Collection entries:
*** Begin section ***
## config.mk

```make
export PLATFORM = sky130hd
export DESIGN_NAME = bmhq_ram
export DESIGN_NICKNAME = d
export VERILOG_FILES = /design/src/hdl/bmhq_pkg.sv /design/src/hdl/bmhq_ram.sv
export SDC_FILE = /design/constraint.sdc
export NUM_CORES = 1
export LEC_CHECK = 0
export ABC_CLOCK_PERIOD_IN_PS = 3150
export BUFFER_PORTS_ARGS = -buffer_cell sky130_fd_sc_hd__buf_2
export CORE_MARGIN = 4
export CORE_UTILIZATION = 56
export CTS_BUF_LIST = sky130_fd_sc_hd__clkbuf_8
export CTS_CLUSTER_SIZE = 10
export DETAILED_ROUTE_END_ITERATION = 10
export GPL_TIMING_DRIVEN = 0
export PLACE_DENSITY = 0.82
export SYNTH_ARGS = -nofsm -noshare
export SYNTH_HDL_FRONTEND = slang
export SYNTH_SLANG_ARGS = --single-unit
```

## constraint.sdc

```tcl
create_clock -name aclk -period 3.15 [get_ports aclk]
set_input_delay 0.63 -clock aclk [delete_from_list [all_inputs] [get_ports aclk]]
set_output_delay 0.63 -clock aclk [all_outputs]
set_load 0.02 [all_outputs]
```

## src/hdl/bmhq_pkg.sv

```systemverilog
// ============================================================================
// bmhq_pkg
// Shared types, sizes and helpers for the binary min-heap queue: entry
// layout, level/index mapping of heap positions, request and response buses.
// ============================================================================

package bmhq_pkg;

    // heap size and derived widths
    localparam int CAPACITY = 256;
    localparam int PW       = $clog2(CAPACITY + 1);   // position / count width
    localparam int LEVELS   = PW;                     // tree levels, root is level 0
    localparam int LW       = (LEVELS > 1) ? $clog2(LEVELS) : 1;
    localparam int IW       = LEVELS - 1;             // index width within a level
    localparam int OCC_W    = 9;                      // occupancy field width

    typedef logic [PW-1:0] pos_t;
    typedef logic [LW-1:0] lvl_t;
    typedef logic [IW-1:0] idx_t;

    // request opcodes
    localparam logic [1:0] OP_INSERT = 2'd0;
    localparam logic [1:0] OP_DELETE = 2'd1;
    localparam logic [1:0] OP_UPDATE = 2'd2;

    // result status codes
    localparam logic [1:0] ST_OK        = 2'd0;
    localparam logic [1:0] ST_EMPTY     = 2'd1;
    localparam logic [1:0] ST_FULL      = 2'd2;
    localparam logic [1:0] ST_NOT_FOUND = 2'd3;

    // one heap entry
    typedef struct packed {
        logic signed [31:0] key;
        logic [7:0]         item;
    } entry_t;

    // read request broadcast along the cell row
    typedef struct packed {
        logic en;
        lvl_t lvl;
        idx_t idx_a;
        idx_t idx_b;
    } rd_req_t;

    // write request broadcast along the cell row
    typedef struct packed {
        logic   en;
        lvl_t   lvl;
        idx_t   idx;
        entry_t data;
    } wr_req_t;

    // read data travelling back toward the root cell
    typedef struct packed {
        entry_t a;
        entry_t b;
    } rd_rsp_t;

    // controller states
    typedef enum logic [3:0] {
        S_IDLE,
        S_DEL_ROOT,
        S_DEL_LAST,
        S_DEL_MOVE,
        S_UPD_ROOT,
        S_UPD_CHK,
        S_SCAN,
        S_RM_RD,
        S_RM_LAST,
        S_RM_PAR,
        S_UP_RD,
        S_UP_CMP,
        S_DN_RD,
        S_DN_CMP,
        S_FIN,
        S_OUT
    } state_t;

    // signed key compare, a strictly below b
    function automatic logic key_lt(logic signed [31:0] a, logic signed [31:0] b);
        return a < b;
    endfunction

    // level of a heap position (index of its top set bit)
    function automatic lvl_t pos_lvl(pos_t p);
        lvl_t l;
        l = '0;
        for (int b = 0; b < PW; b++) begin
            if (p[b]) begin
                l = LW'(b);
            end
        end
        return l;
    endfunction

    // index of a heap position within its level
    function automatic idx_t pos_idx(pos_t p);
        pos_t one;
        pos_t m;
        one = pos_t'(1);
        m   = p ^ (one << pos_lvl(p));
        return m[IW-1:0];
    endfunction

endpackage

```

## src/hdl/bmhq_ram.sv

```systemverilog
// ============================================================================
// bmhq_ram
// Storage of one heap level: one write port, two read ports, registered
// read data.
// ============================================================================

module bmhq_ram import bmhq_pkg::*; #(
    parameter int  DEPTH = 2,
    localparam int AW    = (DEPTH > 1) ? $clog2(DEPTH) : 1
) (
    input  logic                   aclk,
    input  logic                   wr_en,
    input  logic [AW-1:0]          wr_addr,
    input  entry_t                 wr_data,
    input  logic                   rd_en,
    input  logic [AW-1:0]          rd_addr_a,
    input  logic [AW-1:0]          rd_addr_b,
    output entry_t                 rd_data_a,
    output entry_t                 rd_data_b
);

    entry_t mem [DEPTH];
    entry_t rd_a_reg;
    entry_t rd_b_reg;

    // write port
    always_ff @(posedge aclk) begin
        if (wr_en) begin
            mem[wr_addr] <= wr_data;
        end
    end

    // two registered read ports
    always_ff @(posedge aclk) begin
        if (rd_en) begin
            rd_a_reg <= mem[rd_addr_a];
            rd_b_reg <= mem[rd_addr_b];
        end
    end

    assign rd_data_a = rd_a_reg;
    assign rd_data_b = rd_b_reg;

endmodule

```

==> impl_metrics.py, run 1 <==
metrics = {
    "run_status": {
        "status": "complete, no violations",
    },
    "critical_path": {
        "max_stage_delay_ns": 0.40,
        "worstReg2RegEnd": "rd_data_a[28]",
        "end_kind": "primary output",
        "worstPathMaxFanout": 1,
        "critPathKind": "flip-flop to primary output",
        "reg2regPathDepth": 1,
        "cp.depth": 1,
        "slowest_stage": "edfxtp_1",
        "crit_buf_inv": 1,
        "startpoint_type": "flip-flop",
        "endpoint": "rd_data_a[17]",
        "crit_arrival_ns": 1.00,
        "r2r_slack_ns": 2.21,
        "required_ns": 2.52,
        "cp-startpoint": "rd_data_a[17]",
        "cp_top_family": "flip-flops",
        "cp_cell_sequence": "buf_2",
        "worst_r2r_startpoint": "mem[0][28]",
    },
    "min_path": {
        "hold_path.class": "input pin to flip-flop",
    },
    "clocking": {
        "post-cts-setup-buffer-count": 0,
        "cts_resized": 0,
        "ctsHoldBuffers": 0,
        "cts_root_buffer": "clkbuf_8",
        "h-tree-depth": 4,
        "clk_path_buf_depth": 2,
        "clock_sinks": 160,
        "path_clk_slew_ns": 0.08,
        "cts_tree": "yes",
        "insertion_delay_ns": 0.42,
        "cts_buffers": 17,
    },
    "timing": {
        "fin_skew_ns": 0.008773,
        "min_period_over_period_pct": 51.80,
        "slew_viol_final": 0,
        "rsz0062_at_grt": "false",
        "slew_headroom_pct": 31.51,
        "hold_viol_final": 0,
        "tightest_slew_ns": 1.027,
        "setup_viol": 0,
        "fmax_mhz": 612.8,
        "period_needed_ns": 1.632,
    },
    "route": {
        "drc": 0,
        "routed-via-count": 2826,
        "wirelength_um": 9912,
        "firstDrtPassIters": 4,
        "drt.antenna.violating_nets": 0,
        "routedWlPerCell_um": 18.36,
        "vias_per_cell": 5.233,
        "drt_iter0_drc": 108,
    },
    "global_routing": {
        "met2_usage_pct": 29.94,
        "grt_max_degree": 81,
        "use_met1_pct": 19.66,
        "grtUsageTotal_pct": 17.35,
        "grt_overflow_total": 0,
        "grt_pass1_wl_um": 15000,
        "grt_pass1_vias": 2945,
        "use_met3_pct": 6.400,
        "antenna_found_initial": 0,
        "top_usage_layer": "met2",
    },
    "yosys": {
        "syn_avg_cell_area_um2": 23.23,
        "ys_types": 5,
        "syn-num-nets": 296,
        "ys_warn_count": 0,
        "syn_inst": 250,
        "syn_area_mm2": 0.005808,
        "synth_seq_area_share_pct": 82.72,
        "ys_seq_elements": 160,
    },
    "cells_and_area": {
        "layout.cells.non_filler": 540,
        "area_delta_synth_final_pct": 21.71,
        "nets": 440,
        "antenna_cells": 0,
        "drive_above_1_share_pct": 59.95,
    },
    "pwr": {
        "pwr_density_cell_mw_per_mm2": 641.8,
        "leakage_nw": 2.621,
        "ir_drop_uv": 394.3,
        "power_mw": 4.537,
    },
    "run": {
        "drv_cap": 0,
    },
    "floorplan": {
        "die_h_um": 109.8,
        "pin_count": 126,
        "dieArea_mm2": 0.01206,
        "die_width_um": 109.8,
        "placementRows": 36,
        "core_area_mm2": 0.009955,
        "start_util_pct": 58.35,
    },
    "placed_design": {
        "place_inst": 508,
        "dp_hpwl_um": 6297,
        "portBuffers": 123,
        "gp_congestion": 0.7422,
    },
}
-- final cells by class --
| cell class | instances | area (µm²) |
|---|---|---|
| clock inverter | 15 | 193.9 |
| buffer | 8 | 90.09 |
| timing repair buffer | 125 | 658.1 |
| multi-input combinational | 82 | 922.1 |
| tap | 133 | 166.4 |
| sequential | 160 | 4805 |
| clock buffer | 17 | 234.0 |
| fill | 635 | 2885 |
### src/flat_wrapper.sv
// flat-port wrapper written by rule: the top's interface ports become plain ports
module segment_display_serial_driver_core_flat import sdd_pkg::*;
  (i_clk, i_rst_n, i_in_valid, i_in_payload, i_in_ready, o_out_valid, o_out_payload, o_out_ready);
  sdd_in_if i_in_i ();
  sdd_out_if o_out_i ();
  input  logic i_clk;
  input  logic i_rst_n;
  input wire logic [$bits(i_in_i.valid)-1:0] i_in_valid;
  input wire logic [$bits(i_in_i.payload)-1:0] i_in_payload;
  output wire logic [$bits(i_in_i.ready)-1:0] i_in_ready;
  output wire logic [$bits(o_out_i.valid)-1:0] o_out_valid;
  output wire logic [$bits(o_out_i.payload)-1:0] o_out_payload;
  input wire logic [$bits(o_out_i.ready)-1:0] o_out_ready;
  assign i_in_i.valid = i_in_valid;
  assign i_in_i.payload = i_in_payload;
  assign i_in_ready = i_in_i.ready;
  assign o_out_valid = o_out_i.valid;
  assign o_out_payload = o_out_i.payload;
  assign o_out_i.ready = o_out_ready;
  segment_display_serial_driver_core u_core (.i_clk(i_clk), .i_rst_n(i_rst_n), .i_in(i_in_i), .o_out(o_out_i));
endmodule
### config.mk
export PLATFORM = sky130hd
export DESIGN_NAME = segment_display_serial_driver_core_flat
export DESIGN_NICKNAME = d
export VERILOG_FILES = /design/src/design/sdd_pkg.sv /design/src/design/sdd_if.sv /design/src/design/sdd_encode.sv /design/src/design/sdd_serializer.sv /design/src/design/segment_display_serial_driver_core.sv /design/src/flat_wrapper.sv
export VERILOG_INCLUDE_DIRS = /design/src /design/src/design
export SDC_FILE = /design/constraint.sdc
export NUM_CORES = 1
export LEC_CHECK = 0
export BUFFER_PORTS_ARGS = -buffer_cell sky130_fd_sc_hd__buf_2
export CORE_ASPECT_RATIO = 1.1
export CORE_MARGIN = 2
export CORE_UTILIZATION = 62
export DETAILED_ROUTE_END_ITERATION = 8
export PLACE_DENSITY = 0.84
export REMOVE_ABC_BUFFERS = 1
export SETUP_SLACK_MARGIN = 0.2
export SYNTH_ARGS = -nofsm -noshare
export SYNTH_HDL_FRONTEND = slang
export SYNTH_SLANG_ARGS = --single-unit
### constraint.sdc
create_clock -name i_clk -period 11.9 [get_ports i_clk]
set_clock_uncertainty 0.2 [all_clocks]
set_input_delay 1.19 -clock i_clk [delete_from_list [all_inputs] [get_ports i_clk]]
set_output_delay 1.19 -clock i_clk [all_outputs]
set_load 0.02 [all_outputs]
*** End section ***
Looking through the entries, count the lines that hold the word "heap" and state that count alone.

**Completed exercise:** 7